她当时蹲在地上捡起婚书,坚定道:“爹,侯府聘礼丰厚,不仅能给您治病,还答应了为哥哥明年的春闱作保,试问有几家议亲时便这么诚意满满的!更何况那靖安侯,是与您一样守家卫国的大英雄,你们同样在西北受伤归来,我嫁给他、照顾她,一点也不委屈!”

她没说出口的是,药肆掌柜说再赊账就不给抓药了。哥哥科举遭受打压,明年春闱若无人作保,连考场恐怕都进不去。不借着侯府的势,他们一家早晚要被宋凌昀那厮坑死。

苏妈妈面色渐缓,向她投来赞赏的目光,似乎对她的大格局很是受用。

阿爹却摇摇头,心知她的乖女儿又开始讲歪理戴高帽了:“若真是好事,又怎会落到咱们家头上?”

林知微扬着脸,眉眼勾成月牙:“当然是因为我命好呀,不然怎么会有天赐良缘呢!”

轿辇拐入天波坊,靖安侯府的朱漆大门终于出现在眼前。

高祖亲自提笔,御赐匾额。“靖安侯府”四个烫金大字虽然有些剥落,却更加彰显百年簪缨世家的底蕴。
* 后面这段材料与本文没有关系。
## cordic_pipeline_rtl
module cordic_pipeline_rtl( clock, reset, ce, angle_in, sin_out, cos_out, valid_out );
Size in the first run: about 3,400 cells after synthesis, ~40 I/O pins, ~36,000 um^2 of cells after synthesis.
Settings: LEC_CHECK=0, ABC_AREA=1, CAP_MARGIN=40, CELL_PAD_IN_SITES_GLOBAL_PLACEMENT=0, CORE_MARGIN=6, CORE_UTILIZATION=19, CTS_CLUSTER_DIAMETER=378, GPL_TIMING_DRIVEN=0, HOLD_SLACK_MARGIN=0.23, MIN_ROUTING_LAYER=met2, PLACE_DENSITY_LB_ADDON=0.12, SLEW_MARGIN=40, TNS_END_PERCENT=20; clock period 2.46 ns.
run.sh (not shown) runs the stock make flow with config.mk's settings and CLKGATE_MAP_FILE=.
The starting point produced a layout that fails on setup timing.
Edit:
ABC_AREA = not set   (was 1)
CAP_MARGIN = 20   (was 40)
CELL_PAD_IN_SITES_GLOBAL_PLACEMENT = not set   (was 0)
CORE_MARGIN = 2   (was 6)
CORE_UTILIZATION = 40   (was 19)
CTS_CLUSTER_DIAMETER = not set   (was 378)
GPL_TIMING_DRIVEN = not set   (was 0)
HOLD_SLACK_MARGIN = not set   (was 0.23)
MIN_ROUTING_LAYER = not set   (was met2)
PLACE_DENSITY_LB_ADDON = not set   (was 0.12)
SLEW_MARGIN = 20   (was 40)
TNS_END_PERCENT = not set   (was 20)
clock period = 4.26 ns   (was 2.46 ns; I/O delays follow)
Effect:
- With this change the flow finished with timing, DRC and antenna clean
- die area decreases by well over a third
- setup slack gets better by 1.4 ns
- core utilization increases by 19 points
- design area decreases by about a fifth
- flip-flop count stays the same
Edit:
ABC_AREA = 1   (was not set)
CORE_UTILIZATION = 72   (was 40)
CTS_CLUSTER_DIAMETER = 34   (was not set)
MAX_ROUTING_LAYER = met4   (was not set)
clock period = 2.55 ns   (was 4.26 ns; I/O delays follow)
Result: The changed run did not get past clock tree synthesis, error DPL-0038; die size came out lower by about 43%; area after synthesis came out higher by about 1.1%; synthesized cell count came out higher by 13%.
Edit:
ABC_AREA = not set   (was 1)
CAP_MARGIN = 0   (was 20)
MAX_ROUTING_LAYER = not set   (was met4)
SETUP_SLACK_MARGIN = 0.92   (was not set)
TNS_END_PERCENT = 5   (was not set)
clock period = 3.09 ns   (was 2.55 ns; I/O delays follow)
The new run failed in global routing; synthesized area fell by 1.1%; synthesized cell count fell by 12%; die area fell by 1.1%.


Starting RTL as in the previous note.
clock: 3.41 ns
lec_check: 0
abc_area: 1
cap_margin: 40
cell_pad_in_sites_global_placement: 2
core_margin: 3
core_utilization: 19
cts_cluster_diameter: 378
gpl_timing_driven: 0
hold_slack_margin: -0.02
min_routing_layer: met2
slew_margin: 15
tns_end_percent: 20
The baseline finished with negative setup slack left.
Change:
Settings changed: CAP_MARGIN 40 to 20, CELL_PAD_IN_SITES_GLOBAL_PLACEMENT 2 to not set, CORE_MARGIN 3 to 2, CORE_UTILIZATION 19 to 70, CTS_CLUSTER_DIAMETER 378 to not set, GPL_TIMING_DRIVEN 0 to not set, HOLD_SLACK_MARGIN -0.02 to not set, MIN_ROUTING_LAYER met2 to not set, PLACE_DENSITY set to 0.35, SETUP_SLACK_MARGIN set to 1.04, SLEW_MARGIN 15 to 20, TNS_END_PERCENT 20 to not set.
Clock period 3.41 ns to 3.73 ns, I/O delays scaled along.
After rerunning: Now the flow stopped in global routing, error GRT-0232; synthesized cell count is unchanged; die size shrinks by 73%; area after synthesis stays the same.
Change:
Settings changed: ABC_AREA 1 to not set, CORE_UTILIZATION 70 to 66, PLACE_DENSITY 0.35 to not set, SETUP_SLACK_MARGIN 1.04 to 0.79.
Clock period 3.73 ns to 3.13 ns, I/O delays scaled along.
Now the flow ran to the end with violations: negative setup slack; synthesized cell count is lower by about 12%; die area went up by 4.8%; area after synthesis goes down by about 1.1%.
Change:
Settings changed: CORE_UTILIZATION 66 to 40, SETUP_SLACK_MARGIN 0.79 to not set.
Clock period 3.13 ns to 4.5 ns, I/O delays scaled along.
Result: With this change the flow completed without violations. Worst setup slack improves by 1.6 ns. Worst hold slack improves by 0.038 ns. Via count went down by 26%. Cell area went down by 18%. Global-route usage went down by 17 points. Synthesized cell count does not change. Routed wire length went down by 45%. Register-to-register slack improves by 1.6 ns. Count of clock-buffer cells in the layout went up by 17.


Starting RTL as in the previous note.
==> flow/design.v (excerpt) <==
module cordic_pipeline_rtl( clock, reset, ce, angle_in, sin_out, cos_out, valid_out );
parameter integer W = 12;  
parameter FXP_MUL = 1024;  
parameter PIPE_LATENCY = 15;  
input clock, reset, ce;
input signed [W-1:0] angle_in;  
output signed [W-1:0] sin_out, cos_out;
output valid_out;
wire signed [11:0] atan[0:10];  
assign atan[0] = 12'sd804;
assign atan[1] = 12'sd475;
assign atan[2] = 12'sd251;
assign atan[3] = 12'sd127;
assign atan[4] = 12'sd64;
assign atan[5] = 12'sd32;
assign atan[6] = 12'sd16;
assign atan[7] = 12'sd8;
assign atan[8] = 12'sd4;
assign atan[9] = 12'sd2;
assign atan[10] = 12'sd1;
wire signed [W-1:0] sin_tab [0:11];
wire signed [W-1:0] cos_tab [0:11];
wire signed [W-1:0] t_angle_tab [0:11];  
wire signed [W-1:0] angle_tab [0:11];
reg unsigned [4:0] valid_cnt;  
always@(posedge clock)
begin
if ( reset == 1'b0 )
valid_cnt <= PIPE_LATENCY;  
else
if( ( valid_cnt != 0 ) && ( ce == 1'b1 ) )
valid_cnt <= valid_cnt - 1;  
end
assign valid_out = ( valid_cnt == 0 )? 1'b1 : 1'b0;  
assign cos_tab[0] = 1.0 * FXP_MUL;
assign sin_tab[0] = 0;
assign angle_tab[0] = 0;
assign t_angle_tab[0] = angle_in;
cordic_step #(0) cordic_step_0 ( clock, ce, sin_tab[0], cos_tab[0], angle_tab[0], t_angle_tab[0], atan[0],
sin_tab[1], cos_tab[1], angle_tab[1], t_angle_tab[1] );
cordic_step #(1) cordic_step_1 ( clock, ce, sin_tab[1], cos_tab[1], angle_tab[1], t_angle_tab[1], atan[1],
sin_tab[2], cos_tab[2], angle_tab[2], t_angle_tab[2] );
cordic_step #(2) cordic_step_2 ( clock, ce, sin_tab[2], cos_tab[2], angle_tab[2], t_angle_tab[2], atan[2],
sin_tab[3], cos_tab[3], angle_tab[3], t_angle_tab[3] );
cordic_step #(3) cordic_step_3 ( clock, ce, sin_tab[3], cos_tab[3], angle_tab[3], t_angle_tab[3], atan[3],
sin_tab[4], cos_tab[4], angle_tab[4], t_angle_tab[4] );
  ...
Settings: LEC_CHECK=0, ABC_AREA=1, CAP_MARGIN=20, CORE_MARGIN=2, CORE_UTILIZATION=72, CTS_CLUSTER_DIAMETER=27, CTS_CLUSTER_SIZE=45, PLACE_DENSITY_LB_ADDON=0.28, SETUP_SLACK_MARGIN=0.92, SLEW_MARGIN=20; clock period 3.64 ns.
The first run died in global routing (GRT-0116).
Then changed:
--- a/flow/config.mk
+++ b/flow/config.mk
@@ -10,7 +10,5 @@
 export CORE_MARGIN = 2
 export CORE_UTILIZATION = 72
-export CTS_CLUSTER_DIAMETER = 27
-export CTS_CLUSTER_SIZE = 45
 export PLACE_DENSITY_LB_ADDON = 0.28
-export SETUP_SLACK_MARGIN = 0.92
+export SETUP_SLACK_MARGIN = -0.24
 export SLEW_MARGIN = 20
The changed run finished but fails on setup timing; synthesized area stays the same; die size is unchanged; synthesized cell count stays the same.
Then changed:
--- a/flow/config.mk
+++ b/flow/config.mk
@@ -9,6 +9,5 @@
 export CAP_MARGIN = 20
 export CORE_MARGIN = 2
-export CORE_UTILIZATION = 72
-export PLACE_DENSITY_LB_ADDON = 0.28
-export SETUP_SLACK_MARGIN = -0.24
+export CORE_UTILIZATION = 65
+export PLACE_DENSITY = 0.36
 export SLEW_MARGIN = 20
==> flow/constraint.sdc (replaced) <==
create_clock -name core_clock -period 2.63 [get_ports {clock}]
set_input_delay 0.5260 -clock core_clock [delete_from_list [all_inputs] [get_ports {clock}]]
set_output_delay 0.5260 -clock core_clock [all_outputs]
set_load 0.01 [all_outputs]
Outcome:
- Now the flow died in global routing with GRT-0232
- synthesized cell count stays the same
- synthesized area does not change
- die area came out higher by 11%


The RTL this note starts from:
==> flow/design.v <==
module cordic_step ( clock, ce, sin_in, cos_in, angle_in, t_angle, atan,
sin_out, cos_out, angle_out, t_angle_out );
parameter integer step = 0;  
parameter integer W = 12;  
input clock, ce;
input signed [W-1:0] sin_in, cos_in, angle_in, t_angle, atan;
output reg signed [W-1:0] sin_out, cos_out, angle_out, t_angle_out;
always @ (posedge clock)
begin
if( ce == 1'b1 )
begin
if(t_angle >= angle_in)
begin
cos_out <= cos_in - (sin_in >>> step);
sin_out <= ((cos_in >>> step) + sin_in);
angle_out <= angle_in + atan;
end
else if (t_angle < angle_in)
begin
cos_out <= cos_in + (sin_in >>> step);
sin_out <= -(cos_in >>> step) + sin_in;
angle_out <= angle_in - atan;
end
t_angle_out <= t_angle;
end  
end
endmodule
module mul_Kn(clock, ce, value_in, value_out, t_angle );
parameter integer W = 12;  
parameter FXP_SHIFT = 10;  
input clock, ce;
input signed[W-1:0] value_in, t_angle;
output reg signed[W-1:0] value_out;
reg signed [2*W-1:0] val, val_0, val_2, val_4, val_5, val_7, val_7_9_d, val_9;  
reg signed [2*W-1:0] val_0_2, val_4_5, val_7_9, val_0_2_4_5, val_0_2_4_5_7_9;  
always @ (posedge clock)
begin
if( ce == 1'b1 )
begin
val = value_in; val_0 <= val; val_2 <= val << 2; val_4 <= val << 4;
val_5 <= val << 5; val_7 <= val << 7; val_9 <= val << 9;
val_0_2 <= val_0 - val_2; val_4_5 <= val_4 - val_5; val_7_9 <= val_7 + val_9;
val_0_2_4_5 <= val_0_2 + val_4_5;
val_7_9_d <= val_7_9;  
val_0_2_4_5_7_9 = val_0_2_4_5 + val_7_9_d;
value_out <= val_0_2_4_5_7_9 >>> FXP_SHIFT;
end
end
endmodule
module cordic_pipeline_rtl( clock, reset, ce, angle_in, sin_out, cos_out, valid_out );
parameter integer W = 12;  
parameter FXP_MUL = 1024;  
parameter PIPE_LATENCY = 15;  
input clock, reset, ce;
input signed [W-1:0] angle_in;  
output signed [W-1:0] sin_out, cos_out;
output valid_out;
wire signed [11:0] atan[0:10];  
assign atan[0] = 12'sd804;
assign atan[1] = 12'sd475;
assign atan[2] = 12'sd251;
assign atan[3] = 12'sd127;
assign atan[4] = 12'sd64;
assign atan[5] = 12'sd32;
assign atan[6] = 12'sd16;
assign atan[7] = 12'sd8;
assign atan[8] = 12'sd4;
assign atan[9] = 12'sd2;
assign atan[10] = 12'sd1;
wire signed [W-1:0] sin_tab [0:11];
wire signed [W-1:0] cos_tab [0:11];
wire signed [W-1:0] t_angle_tab [0:11];  
wire signed [W-1:0] angle_tab [0:11];
reg unsigned [4:0] valid_cnt;  
always@(posedge clock)
begin
if ( reset == 1'b0 )
valid_cnt <= PIPE_LATENCY;  
else
if( ( valid_cnt != 0 ) && ( ce == 1'b1 ) )
valid_cnt <= valid_cnt - 1;  
end
assign valid_out = ( valid_cnt == 0 )? 1'b1 : 1'b0;  
assign cos_tab[0] = 1.0 * FXP_MUL;
assign sin_tab[0] = 0;
assign angle_tab[0] = 0;
assign t_angle_tab[0] = angle_in;
cordic_step #(0) cordic_step_0 ( clock, ce, sin_tab[0], cos_tab[0], angle_tab[0], t_angle_tab[0], atan[0],
sin_tab[1], cos_tab[1], angle_tab[1], t_angle_tab[1] );
cordic_step #(1) cordic_step_1 ( clock, ce, sin_tab[1], cos_tab[1], angle_tab[1], t_angle_tab[1], atan[1],
sin_tab[2], cos_tab[2], angle_tab[2], t_angle_tab[2] );
cordic_step #(2) cordic_step_2 ( clock, ce, sin_tab[2], cos_tab[2], angle_tab[2], t_angle_tab[2], atan[2],
sin_tab[3], cos_tab[3], angle_tab[3], t_angle_tab[3] );
cordic_step #(3) cordic_step_3 ( clock, ce, sin_tab[3], cos_tab[3], angle_tab[3], t_angle_tab[3], atan[3],
sin_tab[4], cos_tab[4], angle_tab[4], t_angle_tab[4] );
cordic_step #(4) cordic_step_4 ( clock, ce, sin_tab[4], cos_tab[4], angle_tab[4], t_angle_tab[4], atan[4],
sin_tab[5], cos_tab[5], angle_tab[5], t_angle_tab[5] );
cordic_step #(5) cordic_step_5 ( clock, ce, sin_tab[5], cos_tab[5], angle_tab[5], t_angle_tab[5], atan[5],
sin_tab[6], cos_tab[6], angle_tab[6], t_angle_tab[6] );
cordic_step #(6) cordic_step_6 ( clock, ce, sin_tab[6], cos_tab[6], angle_tab[6], t_angle_tab[6], atan[6],
sin_tab[7], cos_tab[7], angle_tab[7], t_angle_tab[7] );
cordic_step #(7) cordic_step_7 ( clock, ce, sin_tab[7], cos_tab[7], angle_tab[7], t_angle_tab[7], atan[7],
sin_tab[8], cos_tab[8], angle_tab[8], t_angle_tab[8] );
cordic_step #(8) cordic_step_8 ( clock, ce, sin_tab[8], cos_tab[8], angle_tab[8], t_angle_tab[8], atan[8],
sin_tab[9], cos_tab[9], angle_tab[9], t_angle_tab[9] );
cordic_step #(9) cordic_step_9 ( clock, ce, sin_tab[9], cos_tab[9], angle_tab[9], t_angle_tab[9], atan[9],
sin_tab[10], cos_tab[10], angle_tab[10], t_angle_tab[10] );
cordic_step #(10)cordic_step_10( clock, ce, sin_tab[10], cos_tab[10], angle_tab[10], t_angle_tab[10],
atan[10], sin_tab[11], cos_tab[11], angle_tab[11], t_angle_tab[11] );
mul_Kn mul_Kn_sin ( clock, ce, sin_tab[11], sin_out, t_angle_tab[11] );
mul_Kn mul_Kn_cos ( clock, ce, cos_tab[11], cos_out, t_angle_tab[11] );
endmodule
Settings: LEC_CHECK=0, CAP_MARGIN=20, CORE_MARGIN=2, CORE_UTILIZATION=68, CTS_CLUSTER_SIZE=24, SETUP_SLACK_MARGIN=0.32, SLEW_MARGIN=20; clock period 2.04 ns.
The starting point failed in 5_1_grt.
Then changed:
CORE_UTILIZATION = 63   (was 68)
CTS_CLUSTER_SIZE = not set   (was 24)
SETUP_SLACK_MARGIN = not set   (was 0.32)
After rerunning:
- The changed run produced a layout that fails on negative setup slack
- synthesized area is unchanged
- die area is higher by a little under a tenth
- synthesized cell count is unchanged
Then changed:
ABC_AREA = 1   (was not set)
CORE_UTILIZATION = 70   (was 63)
PLACE_DENSITY = 0.64   (was not set)
SETUP_SLACK_MARGIN = -0.22   (was not set)
clock period = 3.73 ns   (was 2.04 ns; I/O delays follow)
Outcome: The changed run ran to the end with violations: negative setup slack. Flip-flop count does not change. First-iteration DRC count goes down by 5.8%. Routed wire length goes down by 30%. Worst setup slack improves by 2.3 ns.
Then changed:
ABC_AREA = not set   (was 1)
CORE_UTILIZATION = 72   (was 70)
CTS_CLUSTER_DIAMETER = 34   (was not set)
PLACE_DENSITY = not set   (was 0.64)
SETUP_SLACK_MARGIN = not set   (was -0.22)
clock period = 3.09 ns   (was 3.73 ns; I/O delays follow)
Now the flow did not get past 4_1_cts.
Area after synthesis falls slightly.
Die size falls by a few percent.
Synthesized cell count falls by roughly a tenth.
她耳边响起下聘时,苏妈妈说的话:“姑娘是明白人。只要您应下这门亲事,侯府便是林家的倚仗,保你们在汴京城再无后顾之忧。”

清晨,靖安侯府知著院内。

沈恕平卧在榻,曾经在战场上横刀立马的宽厚肩背,如今却纤薄见骨,好似轻捏即碎。

黑影悄然落下,轻声禀报:“侯爷,林小娘子已安然上娇,另有一事……”

沈恕眼皮微掀,深邃眉眼下的剪影,扫过鼻头一侧的深褐小痣,透出破碎般的俊美。

然而,待那双眼完全睁开,慵懒迅速褪尽,幽深双瞳中冷光积聚,直射向来人。

拂尘忙垂下视线:“永宁伯府的宋凌昀,今日曾在通利坊的茶馆露过面,远远看了迎亲的仪仗。”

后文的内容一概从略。